Nova Scotia’s vaccination plan doesn’t currently reference people in provincial prisons. What are the ways provincial prisoners could be prioritized?

First, I must say, Nova Scotia did a much better (it's really not even comparable) job during the first wave in provincial facilities compared to federal. The decarceration rate — which is the release of people from state custody to the community, generally under some form of supervision — of provincial prisons was 45 percent compared to 1 percent of the federal prison population. And we did not have outbreaks in the provincial prisons — there was only one person who was quickly identified and treated, so it wasn't disastrous.

That was good but now there is the concern that the government has become comfortable with the situation and they feel they've done enough. The decarceration stopped in May/June and the numbers are creeping back up, and we're in the middle of the second wave. I think it would be ill advised if the government would rely on the success of the first wave and not vaccinate this population. Vaccines and other preventative measures do not exclude each other. They should go hand in hand because they fulfill different purposes.

Obviously, the best solution would be to decarcerate as many as possible and vaccinate them in the community because it's cheaper and, logistically, it's easier. And that would also help with reducing the number of people in a congregated place. But even if that were to happen, you'd still have to provide vaccination for those inside because even if you have 30 people inside, once the virus is in, everybody gets it. We'll see how that will unfold.

Could the vaccination rollout contribute to overcoming issues related to access to care in prisons?

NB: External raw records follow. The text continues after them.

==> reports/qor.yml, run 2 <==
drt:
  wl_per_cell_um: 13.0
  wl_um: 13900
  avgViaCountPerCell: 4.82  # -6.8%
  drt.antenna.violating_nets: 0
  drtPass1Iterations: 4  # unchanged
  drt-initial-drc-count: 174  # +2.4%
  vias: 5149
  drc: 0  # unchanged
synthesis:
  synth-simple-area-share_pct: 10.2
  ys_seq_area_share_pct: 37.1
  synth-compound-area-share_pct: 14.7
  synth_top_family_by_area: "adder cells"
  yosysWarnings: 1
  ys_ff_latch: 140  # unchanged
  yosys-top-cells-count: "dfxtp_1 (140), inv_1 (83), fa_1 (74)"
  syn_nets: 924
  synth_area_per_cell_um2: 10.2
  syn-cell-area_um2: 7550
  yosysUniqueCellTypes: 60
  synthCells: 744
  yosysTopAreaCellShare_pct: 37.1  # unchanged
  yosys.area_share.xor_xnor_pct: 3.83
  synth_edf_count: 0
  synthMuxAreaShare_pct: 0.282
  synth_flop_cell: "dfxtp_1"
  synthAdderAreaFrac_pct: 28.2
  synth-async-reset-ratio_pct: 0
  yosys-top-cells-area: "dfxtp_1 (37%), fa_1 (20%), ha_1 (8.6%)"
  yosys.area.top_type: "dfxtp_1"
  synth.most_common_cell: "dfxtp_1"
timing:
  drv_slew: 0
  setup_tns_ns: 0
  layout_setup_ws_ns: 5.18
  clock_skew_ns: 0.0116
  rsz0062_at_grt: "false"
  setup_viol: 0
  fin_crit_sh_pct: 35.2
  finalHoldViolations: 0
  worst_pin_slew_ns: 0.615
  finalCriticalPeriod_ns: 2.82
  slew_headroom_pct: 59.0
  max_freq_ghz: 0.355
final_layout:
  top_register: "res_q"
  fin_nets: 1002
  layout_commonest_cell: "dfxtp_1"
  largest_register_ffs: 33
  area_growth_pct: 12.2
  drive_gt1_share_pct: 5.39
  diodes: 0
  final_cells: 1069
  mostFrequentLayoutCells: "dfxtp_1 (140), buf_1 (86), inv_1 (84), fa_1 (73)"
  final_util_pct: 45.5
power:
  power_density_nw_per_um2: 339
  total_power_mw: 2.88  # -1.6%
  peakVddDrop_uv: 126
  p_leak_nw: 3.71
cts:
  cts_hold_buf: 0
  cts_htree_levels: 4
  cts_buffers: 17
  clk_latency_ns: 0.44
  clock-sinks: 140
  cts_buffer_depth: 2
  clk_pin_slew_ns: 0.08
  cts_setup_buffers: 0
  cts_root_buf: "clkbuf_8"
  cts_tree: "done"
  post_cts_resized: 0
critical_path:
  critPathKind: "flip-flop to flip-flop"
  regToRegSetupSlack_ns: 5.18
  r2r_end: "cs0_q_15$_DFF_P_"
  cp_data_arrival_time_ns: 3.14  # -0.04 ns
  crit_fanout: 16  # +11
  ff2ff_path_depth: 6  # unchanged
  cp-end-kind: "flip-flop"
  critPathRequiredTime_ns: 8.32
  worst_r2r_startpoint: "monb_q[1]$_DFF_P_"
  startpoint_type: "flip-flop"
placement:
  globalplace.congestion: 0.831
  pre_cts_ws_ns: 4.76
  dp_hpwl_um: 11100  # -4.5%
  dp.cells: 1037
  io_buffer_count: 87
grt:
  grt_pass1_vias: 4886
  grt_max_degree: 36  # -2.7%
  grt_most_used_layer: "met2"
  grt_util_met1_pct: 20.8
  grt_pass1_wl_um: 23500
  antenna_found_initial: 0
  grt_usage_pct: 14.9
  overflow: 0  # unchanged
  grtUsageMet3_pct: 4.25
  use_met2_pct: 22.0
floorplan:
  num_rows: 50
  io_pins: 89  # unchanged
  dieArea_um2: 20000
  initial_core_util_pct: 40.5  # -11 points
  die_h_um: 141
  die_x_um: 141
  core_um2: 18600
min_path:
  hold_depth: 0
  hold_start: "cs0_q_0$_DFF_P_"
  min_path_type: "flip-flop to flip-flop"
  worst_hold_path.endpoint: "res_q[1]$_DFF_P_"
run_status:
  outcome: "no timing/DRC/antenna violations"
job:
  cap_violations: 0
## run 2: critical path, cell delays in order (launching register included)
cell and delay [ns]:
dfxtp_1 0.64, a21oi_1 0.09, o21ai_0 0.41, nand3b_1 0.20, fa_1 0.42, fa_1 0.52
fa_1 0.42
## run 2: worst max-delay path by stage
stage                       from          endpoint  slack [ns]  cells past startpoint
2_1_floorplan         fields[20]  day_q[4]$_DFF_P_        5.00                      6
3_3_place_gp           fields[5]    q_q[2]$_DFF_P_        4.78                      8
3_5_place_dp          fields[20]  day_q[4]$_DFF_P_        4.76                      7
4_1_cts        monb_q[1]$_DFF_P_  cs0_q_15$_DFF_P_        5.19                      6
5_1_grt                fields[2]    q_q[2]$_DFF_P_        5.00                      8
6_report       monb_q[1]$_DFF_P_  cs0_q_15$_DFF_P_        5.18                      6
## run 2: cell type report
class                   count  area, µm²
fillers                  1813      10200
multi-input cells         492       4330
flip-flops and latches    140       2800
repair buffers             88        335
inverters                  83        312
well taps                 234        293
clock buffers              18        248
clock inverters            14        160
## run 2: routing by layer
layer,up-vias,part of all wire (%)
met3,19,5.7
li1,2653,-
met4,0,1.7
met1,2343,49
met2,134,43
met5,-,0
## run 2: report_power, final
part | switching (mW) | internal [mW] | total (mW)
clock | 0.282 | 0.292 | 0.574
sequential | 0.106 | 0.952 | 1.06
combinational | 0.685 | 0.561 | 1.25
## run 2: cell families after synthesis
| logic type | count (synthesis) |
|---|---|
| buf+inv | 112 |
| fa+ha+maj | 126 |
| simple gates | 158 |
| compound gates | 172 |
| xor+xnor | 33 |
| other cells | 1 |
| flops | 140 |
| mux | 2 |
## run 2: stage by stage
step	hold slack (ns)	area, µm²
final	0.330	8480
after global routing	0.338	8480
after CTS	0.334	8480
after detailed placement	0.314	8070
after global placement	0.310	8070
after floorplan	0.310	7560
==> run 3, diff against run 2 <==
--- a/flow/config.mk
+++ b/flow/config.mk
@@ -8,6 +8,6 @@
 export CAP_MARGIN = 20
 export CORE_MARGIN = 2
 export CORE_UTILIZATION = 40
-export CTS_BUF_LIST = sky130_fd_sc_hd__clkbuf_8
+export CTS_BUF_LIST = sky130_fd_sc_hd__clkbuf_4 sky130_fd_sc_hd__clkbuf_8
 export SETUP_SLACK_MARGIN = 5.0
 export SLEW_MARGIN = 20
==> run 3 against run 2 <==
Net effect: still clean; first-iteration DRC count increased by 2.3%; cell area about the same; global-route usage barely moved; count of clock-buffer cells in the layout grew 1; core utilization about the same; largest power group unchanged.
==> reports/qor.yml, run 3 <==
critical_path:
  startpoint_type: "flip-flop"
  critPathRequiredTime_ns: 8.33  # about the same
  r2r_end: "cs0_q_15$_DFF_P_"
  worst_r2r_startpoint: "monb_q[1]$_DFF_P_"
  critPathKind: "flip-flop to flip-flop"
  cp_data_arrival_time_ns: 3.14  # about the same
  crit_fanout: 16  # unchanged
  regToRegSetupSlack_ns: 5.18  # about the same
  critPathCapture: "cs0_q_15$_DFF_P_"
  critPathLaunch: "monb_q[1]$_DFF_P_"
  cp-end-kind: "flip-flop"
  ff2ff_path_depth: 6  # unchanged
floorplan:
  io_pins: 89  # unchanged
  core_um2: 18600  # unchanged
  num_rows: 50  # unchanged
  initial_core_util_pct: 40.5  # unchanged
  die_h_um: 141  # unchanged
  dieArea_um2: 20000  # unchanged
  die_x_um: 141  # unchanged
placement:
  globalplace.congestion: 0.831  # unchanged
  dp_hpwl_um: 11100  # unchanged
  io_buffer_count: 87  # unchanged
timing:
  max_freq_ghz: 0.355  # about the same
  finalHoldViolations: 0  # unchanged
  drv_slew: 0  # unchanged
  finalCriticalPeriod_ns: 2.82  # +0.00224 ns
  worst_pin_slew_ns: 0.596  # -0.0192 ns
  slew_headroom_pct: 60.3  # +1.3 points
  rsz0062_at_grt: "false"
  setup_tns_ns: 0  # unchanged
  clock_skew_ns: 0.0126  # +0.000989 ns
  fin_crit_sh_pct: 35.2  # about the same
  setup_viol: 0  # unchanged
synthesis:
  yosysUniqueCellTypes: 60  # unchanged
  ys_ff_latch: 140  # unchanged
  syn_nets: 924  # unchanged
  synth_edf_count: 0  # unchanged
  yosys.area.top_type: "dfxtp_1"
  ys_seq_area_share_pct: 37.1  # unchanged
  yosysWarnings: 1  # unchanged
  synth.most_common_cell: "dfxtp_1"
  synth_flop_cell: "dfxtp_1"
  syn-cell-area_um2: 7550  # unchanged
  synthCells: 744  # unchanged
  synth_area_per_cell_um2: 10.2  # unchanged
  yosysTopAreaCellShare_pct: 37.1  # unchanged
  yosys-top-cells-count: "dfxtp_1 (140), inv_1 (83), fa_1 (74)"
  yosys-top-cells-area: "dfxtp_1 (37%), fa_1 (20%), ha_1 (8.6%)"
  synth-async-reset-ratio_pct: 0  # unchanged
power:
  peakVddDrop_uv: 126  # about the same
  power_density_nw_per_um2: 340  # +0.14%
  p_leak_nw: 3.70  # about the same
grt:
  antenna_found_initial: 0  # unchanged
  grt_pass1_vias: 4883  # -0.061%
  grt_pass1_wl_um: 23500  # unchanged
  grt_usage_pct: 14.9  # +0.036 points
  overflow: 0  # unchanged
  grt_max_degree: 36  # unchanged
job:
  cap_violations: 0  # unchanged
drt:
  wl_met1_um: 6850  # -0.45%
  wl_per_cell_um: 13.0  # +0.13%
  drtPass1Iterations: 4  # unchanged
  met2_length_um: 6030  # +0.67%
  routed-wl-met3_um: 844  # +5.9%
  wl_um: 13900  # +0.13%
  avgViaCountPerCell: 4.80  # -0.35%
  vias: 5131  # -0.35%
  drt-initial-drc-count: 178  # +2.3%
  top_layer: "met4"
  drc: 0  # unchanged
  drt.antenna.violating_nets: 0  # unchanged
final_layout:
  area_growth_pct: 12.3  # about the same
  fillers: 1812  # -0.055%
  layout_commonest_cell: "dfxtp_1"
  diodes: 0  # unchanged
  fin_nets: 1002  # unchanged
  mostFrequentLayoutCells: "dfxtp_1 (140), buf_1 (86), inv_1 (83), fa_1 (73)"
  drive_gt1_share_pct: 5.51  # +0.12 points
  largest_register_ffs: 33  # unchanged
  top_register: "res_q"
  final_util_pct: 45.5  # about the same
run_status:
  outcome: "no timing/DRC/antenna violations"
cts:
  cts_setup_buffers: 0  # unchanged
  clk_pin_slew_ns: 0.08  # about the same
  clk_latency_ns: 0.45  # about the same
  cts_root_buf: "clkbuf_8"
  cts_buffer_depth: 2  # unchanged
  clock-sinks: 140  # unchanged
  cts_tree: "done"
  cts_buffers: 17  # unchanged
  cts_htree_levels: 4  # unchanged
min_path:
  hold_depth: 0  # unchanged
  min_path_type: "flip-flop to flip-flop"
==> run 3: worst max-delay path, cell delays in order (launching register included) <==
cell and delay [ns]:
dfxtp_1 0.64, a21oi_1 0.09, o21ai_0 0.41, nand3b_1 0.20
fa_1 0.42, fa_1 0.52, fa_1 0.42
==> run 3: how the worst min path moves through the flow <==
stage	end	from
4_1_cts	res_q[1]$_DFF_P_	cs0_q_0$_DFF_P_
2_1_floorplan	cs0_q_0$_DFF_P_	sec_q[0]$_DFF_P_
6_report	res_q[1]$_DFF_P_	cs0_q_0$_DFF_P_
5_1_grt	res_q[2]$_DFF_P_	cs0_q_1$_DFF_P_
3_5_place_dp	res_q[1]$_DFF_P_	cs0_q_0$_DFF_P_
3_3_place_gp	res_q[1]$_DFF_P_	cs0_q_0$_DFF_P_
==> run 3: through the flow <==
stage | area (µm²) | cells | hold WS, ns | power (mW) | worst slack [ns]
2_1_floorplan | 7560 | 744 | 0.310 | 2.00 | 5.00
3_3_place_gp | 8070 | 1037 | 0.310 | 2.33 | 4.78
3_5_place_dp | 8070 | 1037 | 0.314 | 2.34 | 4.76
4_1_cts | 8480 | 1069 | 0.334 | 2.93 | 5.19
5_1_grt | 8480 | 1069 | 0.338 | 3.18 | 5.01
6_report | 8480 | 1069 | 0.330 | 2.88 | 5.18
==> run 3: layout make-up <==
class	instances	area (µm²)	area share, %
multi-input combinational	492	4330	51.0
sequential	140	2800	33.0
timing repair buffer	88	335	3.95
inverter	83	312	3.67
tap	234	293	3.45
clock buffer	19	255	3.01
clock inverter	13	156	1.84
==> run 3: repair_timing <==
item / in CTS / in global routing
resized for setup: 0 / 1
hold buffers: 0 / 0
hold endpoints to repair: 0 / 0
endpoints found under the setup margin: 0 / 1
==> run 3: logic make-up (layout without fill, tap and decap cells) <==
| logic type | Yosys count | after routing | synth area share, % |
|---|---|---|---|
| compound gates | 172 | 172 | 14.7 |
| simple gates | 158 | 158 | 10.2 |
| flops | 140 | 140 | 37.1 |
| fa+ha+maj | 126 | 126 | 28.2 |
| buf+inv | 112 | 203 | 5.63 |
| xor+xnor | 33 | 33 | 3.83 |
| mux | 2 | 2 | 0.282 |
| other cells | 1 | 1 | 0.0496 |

Vaccines fall into the category of preventative health care and we know that investing in preventative health care is not only the best way to respond to health care needs but it's also the cheapest way.

Incarcerated individuals have very high health care needs that are inadequately responded to and because of that, their health becomes worse and their needs increase. A lot of people I talk to are elderly and they talk about the fact that they don't have access to things like the shingles vaccine. So when they develop the conditions, it's much worse. They get the influenza vaccine but beyond that, there's really not much else.

Preventative measure are absolutely part of the duty of care. And in federal prisons, they get much more than in provincial. Provincial health care is devastatingly bad in Nova Scotia prisons. They often don’t get very basic medication so obviously they aren't going to get the vaccines for various conditions.

I think this is a good opportunity to launch a broader conversation about the kinds of preventative measures that exist and those that should exist, particularly in provincial institutions but also in federal.